Mathematics – The Subject of Mathematics
Mathematics is more than numbers and geometric figures, it is a logical science that deals with structure, space, quantity, and change. Mathematicians study the relationships between these concepts.
Mathematics is classified as a structural science and works on theories that it creates. A theory is a system of statements about an object. Mathematics takes the relationships between objects and generates a structure called a theorem.
A theorem, while derived from basic statements or axioms that are taken to be self-evidently true, can only be proved by making further assumptions. The power of its theorems gives mathematics its importance.
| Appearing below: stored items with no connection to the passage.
From an optimization exercise on the open Yosys and OpenROAD flow, aimed at small area, a short achievable clock period and few clock cycles; shortcuts taken in it are not production practice.
In this exercise RTL edits were held to simulation tests only and were not proved equivalent to the original.
No activity file was given, so power comes from the tool's default toggle rates.

==> inputs of run G <==
Design character_frequency_count_top, start of the top module:
module character_frequency_count_top
#(
   parameter int ALPHABET_SIZE = 128,
   parameter int COUNT_BITS    = 16
) (
   input  wire logic                   clock,
   input  wire logic                   reset,
   input  wire logic                   start,
   output logic                        busy,
   input  wire logic                   req_op,
   input  wire logic [cfc_pkg::SYMBOL_BITS-1:0] req_symbol,
   output logic                        rsp_strobe,
   output logic                        rsp_found,
   output logic [cfc_pkg::SYMBOL_BITS-1:0]      rsp_char_code,
   output logic [cfc_pkg::OCC_BITS-1:0]         rsp_occurrences,
   output logic                        rsp_last_entry
);
make LEC_CHECK=0 ABC_CLOCK_PERIOD_IN_PS=2500 CAP_MARGIN=20 CORE_MARGIN=2 CORE_UTILIZATION=55 CTS_CLUSTER_DIAMETER=60 CTS_CLUSTER_SIZE=30 PLACE_DENSITY=0.7 SETUP_SLACK_MARGIN=2.5 SLEW_MARGIN=20 finish   # period 5.5 ns
run.sh (not shown) runs the stock make flow with config.mk's settings and CLKGATE_MAP_FILE= SYNTH_SCRIPT=/design/flow/synth_recipe.tcl, a recipe that flattens the netlist after the stock synthesis.
==> run F: changes against run G <==
--- a/flow/design.v
+++ b/flow/design.v
@@ -28,11 +28,11 @@
    input  wire logic                   start,
    input  wire logic                   req_op,
    input  wire logic [cfc_pkg::SYMBOL_BITS-1:0] req_symbol,
    output logic                        s2_cnt,
    output logic                        s2_fet,
-   output logic                        s2_gate,
+   output logic                        s2_clr,
    output logic                        s2_found,
    output logic                        s2_last,
    output logic [cfc_pkg::SYMBOL_BITS-1:0]      s2_code
 );
    localparam int N  = 128;
@@ -55,33 +55,29 @@
       end
       for (int k = 0; k < 16; k++) begin
          s1_lo[k] <= (req_symbol[3:0] == 4'(k));
       end
    end
-   logic [N-1:0]  valid_ff;
    logic [N-1:0]  rem_ff;
    logic          cur_act_ff;
    logic [SB-1:0] cur_h_ff;
    logic [SB:0]   rcnt_ff;
-   logic [SB:0]   vcnt_ff;
-   logic          rf_ff, rm_ff, vf_ff, vm_ff;
+   logic          rf_ff, rm_ff;
    logic          cnt;
    logic          fet;
    logic [N-1:0]  dec;
    logic          behind;
-   logic          v_hit;
    logic          r_hit;
    logic          r_add;
    always_comb begin
       cnt = s1_v && (s1_op == cfc_pkg::CMD_COUNT) &&
             (s1_sym != '0) && (s1_sym != cfc_pkg::QUOTE_CODE);
       fet = s1_v && (s1_op == cfc_pkg::CMD_FETCH);
       for (int i = 0; i < N; i++) begin
          dec[i] = s1_hi[i / 16] && s1_lo[i % 16];
       end
       behind = cur_act_ff && (s1_sym <= cur_h_ff);
-      v_hit  = |(valid_ff & dec);
       r_hit  = |(rem_ff & dec);
       r_add  = !behind && !r_hit;
    end
    logic [N-1:0]      t_any [8];
    logic [N*SB-1:0]   t_idx [8];
@@ -122,75 +118,53 @@
    logic          found;
    logic          more;
    logic          three;
    logic [SB-1:0] hit;
    logic [SB:0]   rcnt_p1;
-   logic [SB:0]   vcnt_p1;
+   assign found   = rf_ff;
+   assign more    = rm_ff;
+   assign three   = (rcnt_ff >= (SB+1)'(3));
+   assign hit     = found ? t_idx[7][SB-1:0] : '0;
    assign rcnt_p1 = rcnt_ff + (SB+1)'(1);
-   assign vcnt_p1 = vcnt_ff + (SB+1)'(1);
-   assign found = rf_ff;
-   assign more  = rm_ff;
-   assign three = (rcnt_ff >= (SB+1)'(3));
-   assign hit   = found ? t_idx[7][SB-1:0] : '0;
    always_ff @(posedge clock) begin
       if (reset) begin
-         valid_ff   <= '0;
          rem_ff     <= '0;
          cur_act_ff <= 1'b0;
          rcnt_ff    <= '0;
-         vcnt_ff    <= '0;
          rf_ff      <= 1'b0;
          rm_ff      <= 1'b0;
-         vf_ff      <= 1'b0;
-         vm_ff      <= 1'b0;
          s2_cnt     <= 1'b0;
          s2_fet     <= 1'b0;
+         s2_clr     <= 1'b0;
       end else begin
          s2_cnt <= cnt;
          s2_fet <= fet;
+         s2_clr <= fet && found && !more;
          if (fet) begin
             cur_act_ff <= found && more;
-            if (!found) begin
-               rem_ff  <= valid_ff;
-               rcnt_ff <= vcnt_ff;
-               rf_ff   <= vf_ff;
-               rm_ff   <= vm_ff;
-            end else if (more) begin
+            if (found && more) begin
                rem_ff  <= rem_next;
                rcnt_ff <= rcnt_ff - (SB+1)'(1);
                rm_ff   <= three;
-            end else begin
-               rem_ff   <= '0;
-               valid_ff <= '0;
-               rcnt_ff  <= '0;
-               vcnt_ff  <= '0;
-               rf_ff    <= 1'b0;
-               vf_ff    <= 1'b0;
-               vm_ff    <= 1'b0;
-            end
-         end else if (cnt) begin
-            valid_ff <= valid_ff | dec;
-            vf_ff    <= 1'b1;
-            vm_ff    <= vm_ff || (vf_ff && !v_hit);
-            if (!v_hit) begin
-               vcnt_ff <= vcnt_p1;
+            end else if (found) begin
+               rem_ff  <= '0;
+               rcnt_ff <= '0;
+               rf_ff   <= 1'b0;
             end
-            if (!behind) begin
-               rem_ff <= rem_ff | dec;
-               rf_ff  <= 1'b1;
-               rm_ff  <= rm_ff || (rf_ff && r_add);
-               if (r_add) begin
-                  rcnt_ff <= rcnt_p1;
-               end
+         end else if (cnt && !behind) begin
+            rem_ff <= rem_ff | dec;
+            rf_ff  <= 1'b1;
+            rm_ff  <= rm_ff || (rf_ff && r_add);
+            if (r_add) begin
+               rcnt_ff <= rcnt_p1;
             end
          end
       end
       if (fet) begin
          cur_h_ff <= hit;
       end
       s2_code  <= fet ? hit : s1_sym;
-      s2_gate  <= fet ? found : v_hit;
       s2_found <= found;
       s2_last  <= found && !more;
    end
 endmodule
 `default_nettype wire
@@ -202,11 +176,11 @@
 ) (
    input  wire logic                   clock,
    input  wire logic                   reset,
    input  wire logic                   s2_cnt,
    input  wire logic                   s2_fet,
-   input  wire logic                   s2_gate,
+   input  wire logic                   s2_clr,
    input  wire logic                   s2_found,
    input  wire logic                   s2_last,
    input  wire logic [cfc_pkg::SYMBOL_BITS-1:0] s2_code,
    output logic                        rsp_strobe,
    output logic                        rsp_found,
@@ -235,50 +209,55 @@
             end
          end
       end
    end
    logic [G*CB-1:0] s3_part;
-   logic            s3_cnt, s3_fet, s3_gate, s3_found, s3_last;
+   logic            s3_cnt, s3_fet, s3_clr, s3_found, s3_last;
    logic [SB-1:0]   s3_code;
-   logic            s4_cnt;
+   logic            s4_cnt, s4_clr;
    logic [SB-1:0]   s4_code;
    logic [CB-1:0]   s4_val;
    logic [CB-1:0]   s4_inc;
-   logic            s5_cnt;
+   logic            s5_cnt, s5_clr;
    logic [SB-1:0]   s5_code;
    logic [7:0]      s5_hi;      
    logic [15:0]     s5_lo;      
    logic [CB-1:0]   s5_wd;
-   logic            s6_cnt;
+   logic            s6_cnt, s6_clr;
    logic [SB-1:0]   s6_code;
    logic [CB-1:0]   s6_wd;
    logic [CB-1:0]   rd;
    logic [CB-1:0]   val;
    always_comb begin
       rd = '0;
       for (int g = 0; g < G; g++) begin
          rd = rd | ({CB{s3_code[6:5] == 2'(g)}} & s3_part[g*CB +: CB]);
       end
       s4_inc = (s4_val == '1) ? s4_val : s4_val + CB'(1);
-      if (!s3_gate) begin
-         val = '0;
-      end else if (s4_cnt && (s4_code == s3_code)) begin
+      if (s4_cnt && (s4_code == s3_code)) begin
          val = s4_inc;
+      end else if (s4_clr) begin
+         val = '0;
       end else if (s5_cnt && (s5_code == s3_code)) begin
          val = s5_wd;
+      end else if (s5_clr) begin
+         val = '0;
       end else if (s6_cnt && (s6_code == s3_code)) begin
          val = s6_wd;
+      end else if (s6_clr) begin
+         val = '0;
       end else begin
          val = rd;
       end
    end
+   logic            s5_wipe;
    for (genvar i = 0; i < N; i++) begin : g_entry
       if (i == 0 || i == 34) begin : g_none
          assign store[i*CB +: CB] = '0;
       end else begin : g_word
          always_ff @(posedge clock) begin
-            if (s5_hi[i / 16] && s5_lo[i % 16]) begin
+            if (s5_wipe || (s5_hi[i / 16] && s5_lo[i % 16])) begin
                store[i*CB +: CB] <= s5_wd;
             end
          end
       end
    end
@@ -287,24 +266,31 @@
    logic [CB-1:0]   o_occ;
    always_ff @(posedge clock) begin
       if (reset) begin
          s3_cnt   <= 1'b0;
          s3_fet   <= 1'b0;
+         s3_clr   <= 1'b0;
          s4_cnt   <= 1'b0;
+         s4_clr   <= 1'b0;
          s5_cnt   <= 1'b0;
+         s5_clr   <= 1'b0;
          s6_cnt   <= 1'b0;
+         s6_clr   <= 1'b0;
          o_strobe <= 1'b0;
       end else begin
          s3_cnt   <= s2_cnt;
          s3_fet   <= s2_fet;
+         s3_clr   <= s2_clr;
          s4_cnt   <= s3_cnt;
+         s4_clr   <= s3_clr;
          s5_cnt   <= s4_cnt;
+         s5_clr   <= s4_clr;
          s6_cnt   <= s5_cnt;
+         s6_clr   <= s5_clr;
          o_strobe <= s3_fet;
       end
       s3_part  <= part;
-      s3_gate  <= s2_gate;
       s3_found <= s2_found;
       s3_last  <= s2_last;
       s3_code  <= s2_code;
       s4_code  <= s3_code;
       s4_val   <= val;
@@ -313,11 +299,12 @@
          s5_hi[k] <= s4_cnt && (s4_code[6:4] == 3'(k));
       end
       for (int k = 0; k < 16; k++) begin
          s5_lo[k] <= (s4_code[3:0] == 4'(k));
       end
-      s5_wd    <= s4_inc;
+      s5_wipe  <= reset || s4_clr;
+      s5_wd    <= (reset || s4_clr) ? '0 : s4_inc;
       s6_code  <= s5_code;
       s6_wd    <= s5_wd;
       if (s3_fet) begin
          o_found <= s3_found;
          o_last  <= s3_last;
@@ -350,11 +337,11 @@
    output logic [cfc_pkg::OCC_BITS-1:0]         rsp_occurrences,
    output logic                        rsp_last_entry
 );
    logic                            s2_cnt;
    logic                            s2_fet;
-   logic                            s2_gate;
+   logic                            s2_clr;
    logic                            s2_found;
    logic                            s2_last;
    logic [cfc_pkg::SYMBOL_BITS-1:0] s2_code;
    assign busy = 1'b0;
    cfc_front #(
@@ -365,11 +352,11 @@
       .start      (start),
       .req_op     (req_op),
       .req_symbol (req_symbol),
       .s2_cnt     (s2_cnt),
       .s2_fet     (s2_fet),
-      .s2_gate    (s2_gate),
+      .s2_clr    (s2_clr),
       .s2_found   (s2_found),
       .s2_last    (s2_last),
       .s2_code    (s2_code)
    );
    cfc_back #(
@@ -378,11 +365,11 @@
    ) u_back (
       .clock           (clock),
       .reset           (reset),
       .s2_cnt          (s2_cnt),
       .s2_fet          (s2_fet),
-      .s2_gate         (s2_gate),
+      .s2_clr         (s2_clr),
       .s2_found        (s2_found),
       .s2_last         (s2_last),
       .s2_code         (s2_code),
       .rsp_strobe      (rsp_strobe),
       .rsp_found       (rsp_found),
==> comparison table <==
Status: run G finished clean; run F finished clean
Num tapcells: run G 2,310; run F 2,160
Storage element area: run G 0.0715 mm^2; run F 0.0688 mm^2
Power in combinational cells: run G 1.75 mW; run F 2.59 mW
Average cell area after synthesis: run G 15.1 um^2; run F 16.1 um^2
Last element of the critical path: run G u_front.rcnt_ff[1]$_SDFFE_PP0P_; run F u_back.s3_part[58]$_DFF_P_
FF+latch count, synth: run G 2,543; run F 2,409
Synth Area in Compound Gates: run G 14.6%; run F 14.0%
Vias post-DR: run G 64,500; run F 56,900
GRT met3 Usage: run G 10.9%; run F 10.7%
Portion of netlist area occupied by mux cells: run G 0.701%; run F 0.491%
Clk slew on worst S/H paths: run G 0.11 ns; run F 0.09 ns
Area of the placeable core: run G 0.172 mm^2; run F 0.160 mm^2
Post-CTS setup buffer count: run G 20; run F 14
Wire length of the first global-routing pass: run G 450 mm; run F 400 mm
Pin count of the biggest net entering global routing: run G 104; run F 120
Fill cells: run G 12,700; run F 11,500
Slew at the pin closest to its max-slew limit: run G 1.20 ns; run F 1.27 ns
Design Power: run G 36.0 mW; run F 39.1 mW
Testbench counts of run G, summed over its fixed seeds: cycles 73,554.
Testbench counts of run F, summed over its fixed seeds: cycles 73,554.

[port drivers added, routing unchanged]
Ports are ideal in the flow. The routed layouts listed here were re-timed in OpenROAD. Step 1 (the two cells are an assumption about what drives the block):
set clk [get_ports {clock}]
set_driving_cell -lib_cell sky130_fd_sc_hd__clkbuf_16 $clk
set_driving_cell -lib_cell sky130_fd_sc_hd__buf_2 [delete_from_list [all_inputs] $clk]
Step 2 moves the port delays by t, midway between the first and last clock arrival at a register: inputs arrive t later, outputs are due t later. That takes back most of the time a late clock gives input paths. Three values: no drivers, after step 1, after step 2; two values: the first two.
| run | t (ns) | setup slack, ns | hold WS [ns] | worst setup path after step 2 | latest minus earliest clock arrival (ns) |
|---|---|---|---|---|---|
| run G | 0.925 | 2.410 / 2.410 / 2.110 | 0.331 / 0.331 / 0.331 | input to register | 0.060 / 0.060 |
| run F | 0.887 | 2.505 / 2.505 / 2.495 | 0.337 / 0.337 / 0.337 | input to register | 0.058 / 0.059 |
After both steps every run listed still meets setup and hold. The setup slack of run G, which loses most, moves by 0.000 ns with the drivers and by -0.300 ns with both steps.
If a question is able be described mathematically, then it can also be solved mathematically.
Process of abstraction
Mathematics allows abstraction and disengagement from concrete objects, while still providing for retranslation into everyday situations. For example, through observation the average number of times that a certain number would be rolled on a die with every sixth throw can be determined. To save time, mathematics can be used to determine the chances of rolling say a “six” without even having to throw the dice.
Fields of application
Mathematics is composed of many different branches, some of which may overlap. Mathematicians segregate into two groups, pure mathematics and applied mathematics. These divisions are based more on what their goals are than what branch of mathematics they study. Pure mathematicians study mathematics in an abstract form, with little thought given to practical application.
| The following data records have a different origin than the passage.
Source: an optimization exercise on an open RTL-to-GDS flow (aim: small area, a short achievable clock period and few clock cycles). Production flows keep margins and buffers that such runs may drop.
Where RTL was checked, it was by simulation tests only, not by an equivalence proof against the original.
No functional check of the RTL was part of runs 1 to 5.
Power and IR drop assume default switching activity.

--- design.v ---
package udpb_pkg;
  localparam logic [15:0] IP_VER_TOS = 16'h4500;
  localparam logic [15:0] IP_FLAGS   = 16'h4000;
  localparam logic [7:0]  PROTO_UDP  = 8'd17;
  localparam logic [15:0] LEN_BASE = 16'd28;
  localparam logic [15:0] SUM_BASE = 16'hFFE8;
  localparam logic [31:0] RST_SOURCE_ADDRESS      = 32'h0606_0600;
  localparam logic [31:0] RST_DESTINATION_ADDRESS = 32'h0;
  localparam logic [15:0] RST_SOURCE_PORT         = 16'd6666;
  localparam logic [15:0] RST_DESTINATION_PORT    = 16'd0;
  localparam logic [7:0]  RST_TIME_TO_LIVE        = 8'd50;
endpackage
module udpb_front
(
  input  logic        clk,
  input  logic        rst,
  input  logic        in_v,
  input  logic [7:0]  in_b,
  input  logic        in_last,
  input  logic        take,
  output logic        go,
  output logic        hold,
  output logic [15:0] job_sum,
  output logic [15:0] job_len,
  output logic        job_ovf
);
  function automatic logic [15:0] oc_add(input logic [15:0] a, input logic [15:0] b);
    logic [16:0] s;
    s = {1'b0, a} + {1'b0, b};
    oc_add = s[15:0] + {15'd0, s[16]};
  endfunction
  logic [15:0] acc;
  logic [15:0] cnt;
  logic        odd;
  logic        ovf;
  logic        fresh;   
  logic [15:0] acc_b;
  logic [15:0] cnt_b;
  logic        odd_b;
  logic        ovf_b;
  logic        cnt_sat;
  assign go    = in_v & (~hold | take);
  assign acc_b = fresh ? udpb_pkg::SUM_BASE : acc;
  assign cnt_b = fresh ? udpb_pkg::LEN_BASE : cnt;
  assign odd_b = ~fresh & odd;
  assign ovf_b = ~fresh & ovf;
  assign cnt_sat = &cnt_b;
  always_ff @(posedge clk) begin
    if (go) begin
      acc <= oc_add(acc_b, odd_b ? {8'h00, in_b} : {in_b, 8'h00});
      cnt <= cnt_sat ? cnt_b : cnt_b + 16'd1;
      odd <= ~odd_b;
      ovf <= ovf_b | cnt_sat;
    end
  end
  always_ff @(posedge clk) begin
    if (rst) begin
      fresh <= 1'b1;
      hold  <= 1'b0;
    end else begin
      if (go) begin
        fresh <= in_last;
      end
      hold <= (go & in_last) | (hold & ~take);
    end
  end
  assign job_sum = acc;
  assign job_len = cnt;
  assign job_ovf = ovf;
endmodule
module udpb_back
(
  input  logic        clk,
  input  logic        rst,
  input  logic        cfg_write,
  input  logic [31:0] sa,
  input  logic [31:0] da,
  input  logic [15:0] sp,
  input  logic [15:0] dp,
  input  logic [7:0]  ttl,
  input  logic        hold,
  input  logic [15:0] job_sum,
  input  logic [15:0] job_len,
  input  logic        job_ovf,
  output logic        take,
  input  logic        pop,
  output logic        empty,
  output logic [21:0] result
);
  function automatic logic [15:0] oc_add(input logic [15:0] a, input logic [15:0] b);
    logic [16:0] s;
    s = {1'b0, a} + {1'b0, b};
    oc_add = s[15:0] + {15'd0, s[16]};
  endfunction
  logic        busy;
  logic        pre;
  logic        dirty;
  logic [3:0]  k;
  logic        empty_r;
  logic [15:0] out_word;
  logic [3:0]  out_idx;
  logic        out_lerr;
  logic        out_eoh;
  logic [15:0] blen;
  logic        bovf;
  logic [15:0] acc_ip;
  logic [15:0] acc_udp;
  logic        adv;
  logic        start_pre;
  logic [15:0] word;
  logic [15:0] ip_op;
  logic [15:0] udp_op;
  assign adv       = busy & (pre | empty_r | pop);
  assign take      = hold & ((~busy & ~dirty) | (adv & ~pre & (k == 4'd13)));
  assign start_pre = ~busy & dirty;
  assign empty  = empty_r;
  assign result = {out_word, out_idx, out_lerr, out_eoh};
  always_comb begin
    case (k)
      4'd0:    word = udpb_pkg::IP_VER_TOS;
      4'd1:    word = blen;
      4'd2:    word = 16'h0000;
      4'd3:    word = udpb_pkg::IP_FLAGS;
      4'd4:    word = {ttl, udpb_pkg::PROTO_UDP};
      4'd5:    word = ~acc_ip;
      4'd6:    word = sa[31:16];
      4'd7:    word = sa[15:0];
      4'd8:    word = da[31:16];
      4'd9:    word = da[15:0];
      4'd10:   word = sp;
      4'd11:   word = dp;
      4'd12:   word = blen - 16'd20;
      default: word = (&acc_udp) ? 16'hFFFF : ~acc_udp;
    endcase
  end
  assign ip_op  = (k == 4'd3) ? {ttl, udpb_pkg::PROTO_UDP} : out_word;
  assign udp_op = (k == 4'd2) ? {out_word[14:0], out_word[15]} : out_word;
  always_ff @(posedge clk) begin
    if (rst) begin
      busy    <= 1'b0;
      pre     <= 1'b0;
      dirty   <= 1'b1;
      empty_r <= 1'b1;
    end else begin
      if (take) begin
        busy <= 1'b1;
      end else if (start_pre) begin
        busy <= 1'b1;
        pre  <= 1'b1;
      end else if (adv & (k == (pre ? 4'd10 : 4'd13))) begin
        busy <= 1'b0;
        pre  <= 1'b0;
      end
      if (cfg_write) begin
        dirty <= 1'b1;
      end else if (start_pre) begin
        dirty <= 1'b0;
      end
      if (adv) begin
        empty_r <= pre;
      end else if (pop) begin
        empty_r <= 1'b1;
      end
    end
  end
  always_ff @(posedge clk) begin
    if (take) begin
      k <= 4'd0;
    end else if (start_pre) begin
      k <= 4'd5;
    end else if (adv) begin
      k <= k + 4'd1;
    end
    if (take) begin
      blen    <= job_len;
      bovf    <= job_ovf;
    end
    if (adv) begin
      out_word <= word;
      out_idx  <= k;
      out_lerr <= bovf;
      out_eoh  <= (k == 4'd13);
    end
    if (adv) begin
      case (k)
        4'd1, 4'd2, 4'd3, 4'd4, 4'd7, 4'd8, 4'd9, 4'd10: acc_ip <= oc_add(acc_ip, ip_op);
        4'd5:    acc_ip <= 16'h0000;
        default: ;
      endcase
    end
    if (take) begin
      acc_udp <= job_sum;
    end else if (adv) begin
      case (k)
        4'd2, 4'd7, 4'd8, 4'd9, 4'd10, 4'd11, 4'd12: acc_udp <= oc_add(acc_udp, udp_op);
        default: ;
      endcase
    end
  end
endmodule
module udp_ipv4_header_builder_unit
(
  input  logic                   clk,
  input  logic                   rst,
  input  logic                   push,
  output logic                   full,
  input  logic [8:0]             item,
  output logic                   empty,
  input  logic                   pop,
  output logic [21:0]            result,
  input  logic                   cfg_write,
  input  logic [2:0]             cfg_index,
  input  logic [31:0]            cfg_data
);
  logic [31:0] sa;
  logic [31:0] da;
  logic [15:0] sp;
  logic [15:0] dp;
  logic [7:0]  ttl;
  logic        full_r;
  logic        in_v;
  logic [7:0]  in_b;
  logic        in_last;
  logic        accept;
  logic        go;
  logic        hold;
  logic        take;
  logic [15:0] job_sum;
  logic [15:0] job_len;
  logic        job_ovf;
  assign full   = full_r;
  assign accept = push & ~full_r;
  always_ff @(posedge clk) begin
    if (rst) begin
      sa  <= udpb_pkg::RST_SOURCE_ADDRESS;
      da  <= udpb_pkg::RST_DESTINATION_ADDRESS;
      sp  <= udpb_pkg::RST_SOURCE_PORT;
      dp  <= udpb_pkg::RST_DESTINATION_PORT;
      ttl <= udpb_pkg::RST_TIME_TO_LIVE;
    end else if (cfg_write) begin
      case (cfg_index)
        3'd0: sa  <= cfg_data;
        3'd1: da  <= cfg_data;
        3'd2: sp  <= cfg_data[15:0];
        3'd3: dp  <= cfg_data[15:0];
        3'd4: ttl <= cfg_data[7:0];
        default: ;
      endcase
    end
  end
  always_ff @(posedge clk) begin
    if (rst) begin
      in_v   <= 1'b0;
      full_r <= 1'b0;
    end else begin
      in_v   <= accept | (in_v & ~go);
      full_r <= (accept | (in_v & ~go)) & ((go & in_last) | (hold & ~take));
    end
    if (accept) begin
      in_b    <= item[8:1];
      in_last <= item[0];
    end
  end
  udpb_front u_front (
    .clk     (clk),
    .rst     (rst),
    .in_v    (in_v),
    .in_b    (in_b),
    .in_last (in_last),
    .take    (take),
    .go      (go),
    .hold    (hold),
    .job_sum (job_sum),
    .job_len (job_len),
    .job_ovf (job_ovf)
  );
  udpb_back u_back (
    .clk       (clk),
    .rst       (rst),
    .cfg_write (cfg_write),
    .sa        (sa),
    .da        (da),
    .sp        (sp),
    .dp        (dp),
    .ttl       (ttl),
    .hold      (hold),
    .job_sum   (job_sum),
    .job_len   (job_len),
    .job_ovf   (job_ovf),
    .take      (take),
    .pop       (pop),
    .empty     (empty),
    .result    (result)
  );
endmodule
--- run.sh ---
#!/bin/bash
# synth_recipe.tcl (not shown) runs the flow's synth.tcl, then flattens the netlist and writes it again
# the make line also repeats each setting of config.mk as NAME=value (left out here)
make -C /OpenROAD-flow-scripts/flow DESIGN_CONFIG=/design/flow/config.mk WORK_HOME=/design/flow/orfs CLKGATE_MAP_FILE= SYNTH_SCRIPT=/design/flow/synth_recipe.tcl finish
--- config.mk ---
export PLATFORM = sky130hd
export DESIGN_NAME = udp_ipv4_header_builder_unit
export DESIGN_NICKNAME = udp_ipv4_header_builder_unit
export VERILOG_FILES = /design/flow/design.v
export SDC_FILE = /design/flow/constraint.sdc
export NUM_CORES = 4
export LEC_CHECK = 0
export CAP_MARGIN = 20
export CORE_MARGIN = 2
export CORE_UTILIZATION = 40
export SLEW_MARGIN = 20
--- constraint.sdc ---
create_clock -name core_clock -period 6.0 [get_ports {clk}]
set_input_delay 1.2000 -clock core_clock [delete_from_list [all_inputs] [get_ports {clk}]]
set_output_delay 1.2000 -clock core_clock [all_outputs]
set_load 0.01 [all_outputs]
Applied mathematics, as the name implies, focuses on the ability to apply mathematical knowledge to solve real problems. The major branches of mathematics include number theory, topology (an extension of geometry), numerical analysis, and discrete mathematics (dealing with finite countable structures), along with the disciplines normally taught in school, such as algebra and geometry.
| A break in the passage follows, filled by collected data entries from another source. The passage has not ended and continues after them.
Source: an optimization exercise on an open RTL-to-GDS flow (aim: small area, a short achievable clock period and few clock cycles per item). Production flows keep margins and buffers that such runs may drop.
The RTL was checked by simulation tests, not by an equivalence proof against the original design.
Power and IR drop assume default switching activity.

==> flow/design.v (excerpt) <==
module cpu_top
(
   input  wire         CLK,
   input  wire         rst,
   input  wire         in_valid,
   input  wire  [15:0] in_instr,
   output logic        credit_return,
   output logic        result_valid,
   output logic [3:0]  result_reg,
   output logic [15:0] result
);
==> flow/config.mk <==
export PLATFORM = sky130hd
export DESIGN_NAME = cpu_top
export DESIGN_NICKNAME = cpu_top
export VERILOG_FILES = /design/flow/design.v
export SDC_FILE = /design/flow/constraint.sdc
export NUM_CORES = 4
export LEC_CHECK = 0
export ABC_AREA = 1
export CAP_MARGIN = 20
export CORE_MARGIN = 2
export CORE_UTILIZATION = 55
export SETUP_SLACK_MARGIN = 2.0
export SLEW_MARGIN = 20
export TNS_END_PERCENT = 100
==> flow/constraint.sdc <==
create_clock -name core_clock -period 4.0 [get_ports {CLK}]
set_input_delay 0.8000 -clock core_clock [delete_from_list [all_inputs] [get_ports {CLK}]]
set_output_delay 0.8000 -clock core_clock [all_outputs]
set_load 0.01 [all_outputs]
standard.sh (not shown) runs the stock make flow with config.mk's settings and CLKGATE_MAP_FILE= SYNTH_SCRIPT=/design/flow/synth_recipe.tcl, a recipe that flattens the netlist after the stock synthesis.
==> flow/flow/run.sh <==
#!/bin/bash
# Standard layout, but with a smaller setup margin for the repair after
# global routing: the margin set in config.mk drives synthesis-to-CTS repair,
# GRT_SETUP_MARGIN drives the post-global-route repair.
set -euo pipefail
GRT_SETUP_MARGIN=$(cat flow/grt_margin.txt)
bash standard.sh synth floorplan place cts > stage1_to_cts.log 2>&1
sed -E "s/SETUP_SLACK_MARGIN=[0-9.]+/SETUP_SLACK_MARGIN=${GRT_SETUP_MARGIN}/" standard.sh > standard_grt.sh
bash standard_grt.sh finish > stage2_grt_to_finish.log 2>&1
==> flow/flow/grt_margin.txt <==
1.9
The first run ran to the end with no violations.
Testbench counts at the start, summed over its fixed seeds: cycles 24,016, items 24,000.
Numerical analysis and discrete mathematics are new fields of study that were developed in the 20th century with practical applications to sciences, business, and other domains in mind.
FIBONACCI NUMBERS
Leonardo da Pisa, also known as Fibonacci, was an arithmetician in Pisa and is considered the most influential mathematician of the Middle Ages. With his greatest work Liber Abaci he introduced Europe to Indian arithmetics and the Arabic number system we use today. In modern mathematics, his name is associated with a series of numbers. Attention was drawn to this series due to the famous rabbit problem, which was described in Liber Abaci.
The number series begins with zero and one and each of the following numbers is the sum of the two previous Fibonacci numbers. Amazingly this number series reemerges in many other areas, for example the so-called golden section, Pascal’s triangle, and the spiral-shaped alignment of leaves or seeds in many plants.
BASICS
AXIOMS are elementary statements that do not require any proof.
AN AXIOMATIC SYSTEM is a set of noncontradictory theorems of a mathematical theory.
MATHEMATICAL FACTS are derived from axioms, such as seen in classic geometry.